真夜中のドロップアウトカウボーイズ@別館
ピンク映画は観ただけ全部感想を書く、ひたすらに虚空を撃ち続ける無為。
 



 「ドキュメント・ポルノ 痴漢《秘》レポート」(昭和48/製作:プリマ企画株式会社/監督:代々木忠/製作:藤村政治/企画:渡辺忠/構成:池田正一/撮影監督:笹野修司/撮影:稲田昌平/特撮班:山田基吉・上條正己/録音班:秋山グループ・大久保グループ/音楽:多摩住人/編集:中島照雄/記録:奥山深作/助監督:阿部峰昭/製作進行:大西良夫/製作助手:山下幹夫/インタビュアー:大辻司朗/ナレーター:西原徳)。企画の渡辺忠は、代々木忠の変名。製作の藤村政治とナレーターの西原徳が、ポスターには渡辺忠と都健二、割と自由。現像所のクレジットがないのは、本篇ママ。それとポスターにのみ、監修として若林孟。若林孟が実際に関つてゐたのか否かは、本篇を見る限りでは全く以て判らない。
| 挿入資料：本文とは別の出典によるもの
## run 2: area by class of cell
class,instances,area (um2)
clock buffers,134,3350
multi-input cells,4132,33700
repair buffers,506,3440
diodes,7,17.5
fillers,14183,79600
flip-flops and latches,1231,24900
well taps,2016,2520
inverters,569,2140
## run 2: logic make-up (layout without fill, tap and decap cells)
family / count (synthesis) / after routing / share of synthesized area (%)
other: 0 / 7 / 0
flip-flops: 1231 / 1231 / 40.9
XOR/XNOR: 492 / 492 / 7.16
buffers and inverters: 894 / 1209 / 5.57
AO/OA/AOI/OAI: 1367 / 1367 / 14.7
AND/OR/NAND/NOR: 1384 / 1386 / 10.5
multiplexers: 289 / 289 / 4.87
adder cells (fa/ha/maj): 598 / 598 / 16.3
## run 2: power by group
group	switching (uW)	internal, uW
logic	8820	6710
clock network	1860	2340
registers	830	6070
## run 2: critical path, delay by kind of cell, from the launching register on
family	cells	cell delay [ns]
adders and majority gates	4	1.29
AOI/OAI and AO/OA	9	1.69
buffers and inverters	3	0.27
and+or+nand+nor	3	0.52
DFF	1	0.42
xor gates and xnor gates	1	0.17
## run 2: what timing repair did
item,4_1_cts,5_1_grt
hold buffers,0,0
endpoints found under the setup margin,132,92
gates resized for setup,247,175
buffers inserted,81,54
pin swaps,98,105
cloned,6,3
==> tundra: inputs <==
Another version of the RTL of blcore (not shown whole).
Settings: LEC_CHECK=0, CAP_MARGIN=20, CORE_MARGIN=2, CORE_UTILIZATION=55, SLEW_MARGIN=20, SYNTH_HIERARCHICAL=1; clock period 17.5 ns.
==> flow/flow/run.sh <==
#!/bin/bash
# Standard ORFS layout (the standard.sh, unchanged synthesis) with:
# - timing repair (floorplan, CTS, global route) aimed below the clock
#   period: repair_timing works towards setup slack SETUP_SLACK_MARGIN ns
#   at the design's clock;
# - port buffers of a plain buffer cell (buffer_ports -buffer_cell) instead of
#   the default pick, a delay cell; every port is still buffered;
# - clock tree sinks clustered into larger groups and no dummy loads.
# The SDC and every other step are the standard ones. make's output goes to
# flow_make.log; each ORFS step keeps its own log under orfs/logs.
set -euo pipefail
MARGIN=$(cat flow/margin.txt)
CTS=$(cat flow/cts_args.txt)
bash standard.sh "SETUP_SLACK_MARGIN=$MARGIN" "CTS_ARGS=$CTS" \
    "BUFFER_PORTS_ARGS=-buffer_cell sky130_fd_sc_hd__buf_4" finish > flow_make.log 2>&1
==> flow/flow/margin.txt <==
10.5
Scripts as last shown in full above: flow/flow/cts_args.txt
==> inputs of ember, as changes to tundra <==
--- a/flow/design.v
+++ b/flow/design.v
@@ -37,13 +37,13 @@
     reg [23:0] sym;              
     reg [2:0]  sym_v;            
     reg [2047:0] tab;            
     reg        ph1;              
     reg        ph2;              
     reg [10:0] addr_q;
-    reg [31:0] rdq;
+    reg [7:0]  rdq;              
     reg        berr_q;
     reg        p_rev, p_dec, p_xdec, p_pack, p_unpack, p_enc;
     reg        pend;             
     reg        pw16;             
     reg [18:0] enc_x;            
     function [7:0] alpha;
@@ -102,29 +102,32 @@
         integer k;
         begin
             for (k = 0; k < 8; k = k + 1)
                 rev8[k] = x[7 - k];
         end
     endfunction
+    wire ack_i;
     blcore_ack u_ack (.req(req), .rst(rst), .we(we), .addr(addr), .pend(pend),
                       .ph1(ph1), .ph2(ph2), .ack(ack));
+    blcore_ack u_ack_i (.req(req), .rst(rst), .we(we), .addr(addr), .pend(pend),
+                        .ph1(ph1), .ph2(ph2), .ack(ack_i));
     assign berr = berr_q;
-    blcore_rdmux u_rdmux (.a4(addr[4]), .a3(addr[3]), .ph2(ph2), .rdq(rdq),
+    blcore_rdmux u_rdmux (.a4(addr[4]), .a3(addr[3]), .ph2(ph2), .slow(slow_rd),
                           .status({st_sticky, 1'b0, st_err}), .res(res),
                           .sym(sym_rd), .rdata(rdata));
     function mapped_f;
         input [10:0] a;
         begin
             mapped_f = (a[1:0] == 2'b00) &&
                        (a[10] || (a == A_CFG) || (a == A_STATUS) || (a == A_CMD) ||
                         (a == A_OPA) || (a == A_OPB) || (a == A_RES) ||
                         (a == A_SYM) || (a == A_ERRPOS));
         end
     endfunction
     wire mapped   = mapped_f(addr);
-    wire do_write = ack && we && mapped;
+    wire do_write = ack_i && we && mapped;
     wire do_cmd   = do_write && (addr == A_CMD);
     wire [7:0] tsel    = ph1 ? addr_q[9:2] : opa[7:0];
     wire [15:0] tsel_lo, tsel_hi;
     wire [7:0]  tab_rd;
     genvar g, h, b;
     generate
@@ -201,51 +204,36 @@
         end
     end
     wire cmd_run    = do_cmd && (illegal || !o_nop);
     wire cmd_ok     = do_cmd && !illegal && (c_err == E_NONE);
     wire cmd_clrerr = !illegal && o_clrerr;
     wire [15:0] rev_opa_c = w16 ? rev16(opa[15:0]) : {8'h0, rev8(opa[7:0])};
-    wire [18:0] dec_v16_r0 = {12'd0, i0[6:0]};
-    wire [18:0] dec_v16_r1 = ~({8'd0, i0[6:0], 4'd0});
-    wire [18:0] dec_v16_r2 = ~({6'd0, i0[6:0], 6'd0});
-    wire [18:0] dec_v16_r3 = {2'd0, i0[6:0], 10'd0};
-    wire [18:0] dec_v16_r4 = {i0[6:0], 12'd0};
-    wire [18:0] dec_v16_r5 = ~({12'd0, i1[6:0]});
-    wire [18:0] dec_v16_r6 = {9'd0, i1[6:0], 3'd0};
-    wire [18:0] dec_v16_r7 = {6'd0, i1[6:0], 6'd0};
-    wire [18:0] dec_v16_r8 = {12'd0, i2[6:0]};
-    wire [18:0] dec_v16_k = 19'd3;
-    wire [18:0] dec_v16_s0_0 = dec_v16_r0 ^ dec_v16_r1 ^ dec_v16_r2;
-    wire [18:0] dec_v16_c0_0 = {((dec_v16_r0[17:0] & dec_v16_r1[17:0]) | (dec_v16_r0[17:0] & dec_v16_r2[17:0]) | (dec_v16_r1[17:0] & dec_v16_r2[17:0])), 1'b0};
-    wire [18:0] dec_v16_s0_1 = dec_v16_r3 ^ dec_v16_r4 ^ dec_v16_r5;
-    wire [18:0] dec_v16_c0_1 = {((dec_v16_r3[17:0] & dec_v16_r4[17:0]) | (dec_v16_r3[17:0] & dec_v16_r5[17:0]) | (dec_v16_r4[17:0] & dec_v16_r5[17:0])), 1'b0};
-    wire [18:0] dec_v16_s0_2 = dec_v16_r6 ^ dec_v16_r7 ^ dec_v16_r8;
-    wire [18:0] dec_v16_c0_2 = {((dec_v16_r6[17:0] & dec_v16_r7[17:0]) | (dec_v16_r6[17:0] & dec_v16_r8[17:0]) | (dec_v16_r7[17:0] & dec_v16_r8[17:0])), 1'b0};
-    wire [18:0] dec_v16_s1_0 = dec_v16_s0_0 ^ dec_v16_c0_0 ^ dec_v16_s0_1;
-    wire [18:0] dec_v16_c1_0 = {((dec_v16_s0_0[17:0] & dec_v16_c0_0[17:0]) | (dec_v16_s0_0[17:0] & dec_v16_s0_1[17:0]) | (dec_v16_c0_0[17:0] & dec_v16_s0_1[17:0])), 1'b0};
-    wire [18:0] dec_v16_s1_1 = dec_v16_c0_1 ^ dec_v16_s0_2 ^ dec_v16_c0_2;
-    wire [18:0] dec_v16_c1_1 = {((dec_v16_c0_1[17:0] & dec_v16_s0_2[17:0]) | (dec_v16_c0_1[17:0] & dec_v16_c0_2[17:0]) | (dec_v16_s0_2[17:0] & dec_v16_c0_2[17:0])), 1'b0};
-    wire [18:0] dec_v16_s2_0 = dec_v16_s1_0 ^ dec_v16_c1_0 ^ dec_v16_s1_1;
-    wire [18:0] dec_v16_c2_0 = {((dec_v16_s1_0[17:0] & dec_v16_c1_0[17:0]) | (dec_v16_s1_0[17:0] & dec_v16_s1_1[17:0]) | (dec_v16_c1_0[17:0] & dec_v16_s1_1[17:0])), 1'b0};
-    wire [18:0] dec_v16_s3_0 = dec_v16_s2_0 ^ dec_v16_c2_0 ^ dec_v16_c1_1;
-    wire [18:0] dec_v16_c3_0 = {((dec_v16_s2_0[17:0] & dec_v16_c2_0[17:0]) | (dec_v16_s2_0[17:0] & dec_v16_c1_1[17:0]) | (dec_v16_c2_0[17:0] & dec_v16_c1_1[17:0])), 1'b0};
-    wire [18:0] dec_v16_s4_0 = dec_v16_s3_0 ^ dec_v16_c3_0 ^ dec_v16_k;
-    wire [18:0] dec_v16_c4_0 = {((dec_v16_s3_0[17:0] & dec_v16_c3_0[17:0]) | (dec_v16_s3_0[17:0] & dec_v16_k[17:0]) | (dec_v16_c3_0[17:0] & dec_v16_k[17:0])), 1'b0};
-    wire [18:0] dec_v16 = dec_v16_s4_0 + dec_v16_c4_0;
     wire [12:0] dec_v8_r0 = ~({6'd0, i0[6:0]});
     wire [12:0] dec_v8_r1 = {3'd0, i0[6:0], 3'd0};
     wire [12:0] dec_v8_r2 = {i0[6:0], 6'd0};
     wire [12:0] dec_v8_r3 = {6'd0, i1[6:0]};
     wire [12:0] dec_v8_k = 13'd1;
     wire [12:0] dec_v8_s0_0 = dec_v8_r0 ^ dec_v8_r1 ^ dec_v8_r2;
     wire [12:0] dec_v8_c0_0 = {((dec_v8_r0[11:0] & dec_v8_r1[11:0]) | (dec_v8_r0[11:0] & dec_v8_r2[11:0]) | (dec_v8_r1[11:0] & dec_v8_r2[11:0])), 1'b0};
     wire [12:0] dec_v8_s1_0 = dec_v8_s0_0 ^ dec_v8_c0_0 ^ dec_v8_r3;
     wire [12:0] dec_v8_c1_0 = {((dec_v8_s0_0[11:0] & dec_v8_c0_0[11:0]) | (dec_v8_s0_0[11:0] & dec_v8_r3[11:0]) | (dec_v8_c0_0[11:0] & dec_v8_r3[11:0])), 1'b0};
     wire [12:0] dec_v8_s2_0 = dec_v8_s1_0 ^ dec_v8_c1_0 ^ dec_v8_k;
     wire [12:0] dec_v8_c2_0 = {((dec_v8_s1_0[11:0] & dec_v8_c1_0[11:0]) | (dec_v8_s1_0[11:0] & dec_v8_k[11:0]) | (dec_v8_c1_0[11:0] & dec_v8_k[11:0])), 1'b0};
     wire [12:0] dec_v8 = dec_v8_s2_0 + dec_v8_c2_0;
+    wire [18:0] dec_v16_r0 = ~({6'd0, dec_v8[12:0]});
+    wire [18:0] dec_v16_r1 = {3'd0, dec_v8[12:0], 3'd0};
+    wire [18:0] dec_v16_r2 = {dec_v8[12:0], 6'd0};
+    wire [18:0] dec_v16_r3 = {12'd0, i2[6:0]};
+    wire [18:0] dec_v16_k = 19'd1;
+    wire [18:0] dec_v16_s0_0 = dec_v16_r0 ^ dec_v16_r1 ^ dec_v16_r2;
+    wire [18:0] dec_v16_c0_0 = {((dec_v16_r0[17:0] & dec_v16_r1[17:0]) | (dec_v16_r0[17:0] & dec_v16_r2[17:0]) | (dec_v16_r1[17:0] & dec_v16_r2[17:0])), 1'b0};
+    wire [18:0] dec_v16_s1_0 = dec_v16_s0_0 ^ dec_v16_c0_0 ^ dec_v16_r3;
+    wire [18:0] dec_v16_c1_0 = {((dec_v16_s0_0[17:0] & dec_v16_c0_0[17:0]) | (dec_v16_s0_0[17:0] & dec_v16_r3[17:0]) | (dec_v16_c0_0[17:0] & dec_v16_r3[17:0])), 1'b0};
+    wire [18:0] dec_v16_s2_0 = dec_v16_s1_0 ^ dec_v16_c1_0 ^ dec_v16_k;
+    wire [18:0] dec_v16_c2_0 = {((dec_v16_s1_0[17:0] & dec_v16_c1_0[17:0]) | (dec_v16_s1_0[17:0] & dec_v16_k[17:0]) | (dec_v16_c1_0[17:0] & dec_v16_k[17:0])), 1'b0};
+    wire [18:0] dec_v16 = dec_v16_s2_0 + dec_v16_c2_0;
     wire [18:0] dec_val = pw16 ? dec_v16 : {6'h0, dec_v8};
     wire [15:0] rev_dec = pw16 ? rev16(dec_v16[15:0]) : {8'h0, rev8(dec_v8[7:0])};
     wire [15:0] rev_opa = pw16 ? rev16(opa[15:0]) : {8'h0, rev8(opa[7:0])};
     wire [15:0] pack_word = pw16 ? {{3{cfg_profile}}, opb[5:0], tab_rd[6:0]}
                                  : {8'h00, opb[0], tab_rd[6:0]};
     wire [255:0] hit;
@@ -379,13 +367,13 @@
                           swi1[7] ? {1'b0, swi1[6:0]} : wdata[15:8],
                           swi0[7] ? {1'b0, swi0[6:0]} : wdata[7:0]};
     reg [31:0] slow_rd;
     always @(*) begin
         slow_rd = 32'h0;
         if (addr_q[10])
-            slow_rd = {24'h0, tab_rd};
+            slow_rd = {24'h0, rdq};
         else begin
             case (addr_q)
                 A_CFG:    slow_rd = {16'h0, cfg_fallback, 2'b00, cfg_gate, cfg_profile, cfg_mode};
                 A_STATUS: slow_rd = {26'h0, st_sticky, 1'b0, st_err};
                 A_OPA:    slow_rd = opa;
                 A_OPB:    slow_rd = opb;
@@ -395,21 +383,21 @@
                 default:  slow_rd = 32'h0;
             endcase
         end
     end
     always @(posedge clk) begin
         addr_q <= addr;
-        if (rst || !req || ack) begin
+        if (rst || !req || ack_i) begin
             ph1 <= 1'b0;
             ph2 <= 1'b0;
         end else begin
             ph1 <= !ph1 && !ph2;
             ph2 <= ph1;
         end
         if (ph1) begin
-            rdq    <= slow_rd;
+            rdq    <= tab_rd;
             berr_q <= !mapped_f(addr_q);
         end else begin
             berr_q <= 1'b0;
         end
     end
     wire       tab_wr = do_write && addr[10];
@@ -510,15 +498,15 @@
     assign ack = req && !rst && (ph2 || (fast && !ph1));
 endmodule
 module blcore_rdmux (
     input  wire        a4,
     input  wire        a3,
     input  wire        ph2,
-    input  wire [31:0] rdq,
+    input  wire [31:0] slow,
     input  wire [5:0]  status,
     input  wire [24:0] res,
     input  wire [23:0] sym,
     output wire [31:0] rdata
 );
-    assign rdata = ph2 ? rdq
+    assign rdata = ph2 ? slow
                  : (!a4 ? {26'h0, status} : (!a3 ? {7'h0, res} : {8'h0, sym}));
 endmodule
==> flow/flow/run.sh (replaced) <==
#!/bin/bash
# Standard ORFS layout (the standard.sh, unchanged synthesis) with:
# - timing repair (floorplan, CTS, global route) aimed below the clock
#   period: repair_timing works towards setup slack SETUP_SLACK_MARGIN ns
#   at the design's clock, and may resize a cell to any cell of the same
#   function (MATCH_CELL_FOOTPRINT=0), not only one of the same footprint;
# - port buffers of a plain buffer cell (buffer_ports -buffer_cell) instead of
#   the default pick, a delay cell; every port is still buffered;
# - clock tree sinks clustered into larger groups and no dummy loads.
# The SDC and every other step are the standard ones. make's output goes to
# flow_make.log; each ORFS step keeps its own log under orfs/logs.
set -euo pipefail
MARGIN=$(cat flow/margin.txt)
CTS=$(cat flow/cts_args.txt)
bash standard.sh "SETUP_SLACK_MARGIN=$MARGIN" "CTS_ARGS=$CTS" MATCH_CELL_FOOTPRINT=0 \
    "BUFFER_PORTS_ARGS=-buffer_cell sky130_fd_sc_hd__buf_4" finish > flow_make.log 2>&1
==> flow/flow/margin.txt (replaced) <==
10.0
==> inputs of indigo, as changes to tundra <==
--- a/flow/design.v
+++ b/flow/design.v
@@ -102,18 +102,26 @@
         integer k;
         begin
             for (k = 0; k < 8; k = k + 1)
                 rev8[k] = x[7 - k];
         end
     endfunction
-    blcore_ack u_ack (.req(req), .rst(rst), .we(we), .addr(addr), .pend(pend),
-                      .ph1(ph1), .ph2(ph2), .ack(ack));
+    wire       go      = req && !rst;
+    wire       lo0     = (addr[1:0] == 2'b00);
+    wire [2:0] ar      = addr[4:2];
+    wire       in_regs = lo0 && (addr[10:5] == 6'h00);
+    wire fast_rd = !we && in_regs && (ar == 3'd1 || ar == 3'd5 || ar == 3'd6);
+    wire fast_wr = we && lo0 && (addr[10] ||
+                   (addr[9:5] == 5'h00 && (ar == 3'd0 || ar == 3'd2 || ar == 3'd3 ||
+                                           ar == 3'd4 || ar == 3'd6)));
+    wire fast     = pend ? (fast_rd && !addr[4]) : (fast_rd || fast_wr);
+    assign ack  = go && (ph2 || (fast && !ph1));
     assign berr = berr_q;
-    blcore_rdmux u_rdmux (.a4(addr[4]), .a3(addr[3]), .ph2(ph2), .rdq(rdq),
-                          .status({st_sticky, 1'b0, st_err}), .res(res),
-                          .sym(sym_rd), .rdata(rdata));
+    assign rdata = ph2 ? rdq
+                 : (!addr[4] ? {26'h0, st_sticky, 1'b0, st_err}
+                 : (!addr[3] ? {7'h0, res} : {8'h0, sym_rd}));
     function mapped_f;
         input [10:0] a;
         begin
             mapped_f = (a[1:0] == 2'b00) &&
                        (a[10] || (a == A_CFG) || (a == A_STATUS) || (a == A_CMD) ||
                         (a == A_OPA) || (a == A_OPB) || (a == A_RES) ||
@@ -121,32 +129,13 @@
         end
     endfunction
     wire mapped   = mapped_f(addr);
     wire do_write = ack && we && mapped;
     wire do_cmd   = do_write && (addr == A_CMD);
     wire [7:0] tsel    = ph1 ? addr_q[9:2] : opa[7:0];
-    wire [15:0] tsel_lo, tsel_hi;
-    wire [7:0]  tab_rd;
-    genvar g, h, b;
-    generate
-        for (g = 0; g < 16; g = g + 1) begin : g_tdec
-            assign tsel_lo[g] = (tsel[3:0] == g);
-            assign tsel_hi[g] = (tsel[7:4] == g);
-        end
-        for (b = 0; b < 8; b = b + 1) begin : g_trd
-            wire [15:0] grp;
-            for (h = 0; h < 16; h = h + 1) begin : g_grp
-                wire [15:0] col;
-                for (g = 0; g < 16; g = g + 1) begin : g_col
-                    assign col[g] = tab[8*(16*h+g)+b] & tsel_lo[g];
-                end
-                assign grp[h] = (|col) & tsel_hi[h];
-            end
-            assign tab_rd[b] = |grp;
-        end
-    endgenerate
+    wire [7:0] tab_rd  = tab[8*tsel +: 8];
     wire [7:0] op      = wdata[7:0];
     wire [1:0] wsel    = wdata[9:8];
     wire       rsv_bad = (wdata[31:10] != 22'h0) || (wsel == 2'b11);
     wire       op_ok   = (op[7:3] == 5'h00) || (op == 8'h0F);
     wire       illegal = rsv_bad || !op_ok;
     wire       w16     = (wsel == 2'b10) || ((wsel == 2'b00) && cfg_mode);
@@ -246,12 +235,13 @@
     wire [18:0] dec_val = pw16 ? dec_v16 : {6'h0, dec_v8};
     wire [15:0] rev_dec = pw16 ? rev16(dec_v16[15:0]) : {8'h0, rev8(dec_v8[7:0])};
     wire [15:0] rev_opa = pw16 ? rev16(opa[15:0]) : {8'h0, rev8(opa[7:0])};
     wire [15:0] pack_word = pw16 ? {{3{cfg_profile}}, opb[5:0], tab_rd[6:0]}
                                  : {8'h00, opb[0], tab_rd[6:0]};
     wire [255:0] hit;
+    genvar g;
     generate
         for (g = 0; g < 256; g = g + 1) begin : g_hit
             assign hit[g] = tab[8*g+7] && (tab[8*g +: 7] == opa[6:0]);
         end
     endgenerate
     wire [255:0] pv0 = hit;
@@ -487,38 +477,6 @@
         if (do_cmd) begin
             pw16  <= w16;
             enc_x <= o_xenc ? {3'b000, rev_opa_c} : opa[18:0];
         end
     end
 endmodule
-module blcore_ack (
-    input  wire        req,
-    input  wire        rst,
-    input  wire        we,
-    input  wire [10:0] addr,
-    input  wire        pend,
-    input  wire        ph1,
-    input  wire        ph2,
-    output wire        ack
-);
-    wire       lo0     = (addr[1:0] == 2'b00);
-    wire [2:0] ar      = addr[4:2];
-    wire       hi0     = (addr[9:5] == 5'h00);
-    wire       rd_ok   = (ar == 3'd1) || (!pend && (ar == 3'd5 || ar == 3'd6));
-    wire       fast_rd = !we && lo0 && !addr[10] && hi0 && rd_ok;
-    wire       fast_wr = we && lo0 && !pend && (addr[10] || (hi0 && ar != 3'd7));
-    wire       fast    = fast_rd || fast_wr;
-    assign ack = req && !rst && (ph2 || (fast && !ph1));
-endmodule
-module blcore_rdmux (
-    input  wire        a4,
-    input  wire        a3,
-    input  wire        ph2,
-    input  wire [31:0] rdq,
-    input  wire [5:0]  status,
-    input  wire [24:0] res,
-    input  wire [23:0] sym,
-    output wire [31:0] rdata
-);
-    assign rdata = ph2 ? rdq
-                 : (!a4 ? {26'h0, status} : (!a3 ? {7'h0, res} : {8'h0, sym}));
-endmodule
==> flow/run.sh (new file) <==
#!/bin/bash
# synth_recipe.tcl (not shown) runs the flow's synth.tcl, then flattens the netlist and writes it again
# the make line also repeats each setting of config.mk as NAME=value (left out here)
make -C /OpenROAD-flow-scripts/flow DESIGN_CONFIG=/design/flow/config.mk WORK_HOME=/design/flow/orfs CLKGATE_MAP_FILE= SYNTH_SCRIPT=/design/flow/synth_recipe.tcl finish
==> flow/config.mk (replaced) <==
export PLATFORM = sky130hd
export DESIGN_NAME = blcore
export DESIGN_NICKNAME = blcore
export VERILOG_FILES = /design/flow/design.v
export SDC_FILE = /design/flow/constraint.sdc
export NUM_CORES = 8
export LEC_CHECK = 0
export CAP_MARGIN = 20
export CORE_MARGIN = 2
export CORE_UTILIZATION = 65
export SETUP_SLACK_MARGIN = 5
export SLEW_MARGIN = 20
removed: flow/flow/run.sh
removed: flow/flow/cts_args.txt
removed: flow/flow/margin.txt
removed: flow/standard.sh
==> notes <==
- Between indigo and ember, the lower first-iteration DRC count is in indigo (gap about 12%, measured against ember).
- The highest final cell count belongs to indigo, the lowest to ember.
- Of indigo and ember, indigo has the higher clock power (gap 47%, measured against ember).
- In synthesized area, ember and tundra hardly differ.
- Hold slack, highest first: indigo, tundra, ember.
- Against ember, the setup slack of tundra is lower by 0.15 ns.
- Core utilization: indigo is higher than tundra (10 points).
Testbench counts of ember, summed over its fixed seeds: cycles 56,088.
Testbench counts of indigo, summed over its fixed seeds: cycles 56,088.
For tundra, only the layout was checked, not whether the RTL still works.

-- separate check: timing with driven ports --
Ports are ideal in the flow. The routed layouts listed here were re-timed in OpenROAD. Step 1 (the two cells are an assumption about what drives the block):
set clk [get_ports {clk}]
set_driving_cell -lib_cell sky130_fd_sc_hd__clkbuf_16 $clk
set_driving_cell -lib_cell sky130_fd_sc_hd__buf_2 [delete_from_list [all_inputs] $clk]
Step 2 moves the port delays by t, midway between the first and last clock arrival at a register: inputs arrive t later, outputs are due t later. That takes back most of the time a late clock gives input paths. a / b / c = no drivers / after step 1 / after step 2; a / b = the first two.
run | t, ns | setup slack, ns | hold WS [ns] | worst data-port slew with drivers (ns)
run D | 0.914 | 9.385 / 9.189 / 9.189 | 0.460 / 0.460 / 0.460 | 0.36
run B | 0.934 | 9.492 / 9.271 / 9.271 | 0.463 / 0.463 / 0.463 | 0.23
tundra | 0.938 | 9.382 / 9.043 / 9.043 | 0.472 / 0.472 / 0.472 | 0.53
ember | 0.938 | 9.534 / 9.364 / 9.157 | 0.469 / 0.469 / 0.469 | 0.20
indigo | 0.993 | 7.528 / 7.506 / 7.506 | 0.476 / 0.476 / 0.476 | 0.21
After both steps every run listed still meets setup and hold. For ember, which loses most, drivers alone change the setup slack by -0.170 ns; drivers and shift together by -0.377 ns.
Context: an optimization exercise on an open-source flow, tuned for small area, a short achievable clock period and few clock cycles. The choices shown serve that exercise and are no tape-out recipe. Only simulation tests tie the RTL to the original design; equivalence was not proved. No activity file was given, so power comes from the tool's default toggle rates.

$ cat flow/flow/run.sh
#!/bin/bash
# Standard layout, with the port buffers made from the smallest plain buffer cell.
set -euo pipefail
export BUFFER_PORTS_ARGS="-buffer_cell sky130_fd_sc_hd__buf_1"
bash standard.sh > standard.log 2>&1
$ cat flow/standard.sh
#!/bin/bash
# synth_recipe.tcl (not shown) runs the flow's synth.tcl, then flattens the netlist and writes it again
# the make line also repeats each setting of config.mk as NAME=value (left out here)
make -C /OpenROAD-flow-scripts/flow DESIGN_CONFIG=/design/flow/config.mk WORK_HOME=/design/flow/orfs CLKGATE_MAP_FILE= SYNTH_SCRIPT=/design/flow/synth_recipe.tcl "${@:-finish}"
$ cat flow/config.mk
export PLATFORM = sky130hd
export DESIGN_NAME = sdio_host_seq
export DESIGN_NICKNAME = sdio_host_seq
export VERILOG_FILES = /design/flow/design.v
export SDC_FILE = /design/flow/constraint.sdc
export NUM_CORES = 4
export LEC_CHECK = 0
export CAP_MARGIN = 20
export CORE_MARGIN = 2
export CORE_UTILIZATION = 60
export PLACE_DENSITY = 0.75
export SETUP_SLACK_MARGIN = 4.0
export SLEW_MARGIN = 20
$ cat flow/constraint.sdc
create_clock -name core_clock -period 8.0 [get_ports {clk}]
set_input_delay 1.6000 -clock core_clock [delete_from_list [all_inputs] [get_ports {clk}]]
set_output_delay 1.6000 -clock core_clock [all_outputs]
set_load 0.01 [all_outputs]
 東京全体を軽い俯角で捉へたロングに、車が引切り無しに通り過ぎる幹線道路の画を繋げて、“異常に膨れ上がつた経済大国日本”と耳慣れない声のナレーション起動。今や涙目の遥か遠く彼方の大昔に霞む、飛躍的な高度経済成長を遂げた日本の裏側に隠された大きな歪み。の中に棲息する人々の、“本能といふ怪物に支配されたあまりにも人間的な行為の偽らざる記録”とかいふ社会派気取りの有体な方便で、諸々の痴漢行為を列挙する奮つた趣向を案外スマートに開陳する。さういふ塩梅で、それらしきロケーションを工面する手間なり袖をイズイスティックに端折つたのか、そこら辺の公園にて大辻司朗が結婚二年目ながら、未だ絶頂を知らぬゆゑカーセックス浮気に溺れる人妻にインタビュー。ところで今作封切りの二ヶ月後に、大辻司朗(ex.大辻伺郎)は自ら命を絶つてゐる。その折にはあの勝新太郎が死を悼むほどの俳優ないし人物であつたやうなのだが、正直今作に於ける大辻司朗はといふと、話を訊く対象者である一山幾らの俳優部よりも、インタビュアーの癖に軽く呂律が回つてゐなかつたりもする。それはこの期にはさて措き、暗くてよく見えないカーセックスの映像に、トクレーションで改めてコンセプトを踏まへて正面を向いたカメラにタイトル・イン。タイトルバックは、そこかしこの青姦に照明を直撃させる。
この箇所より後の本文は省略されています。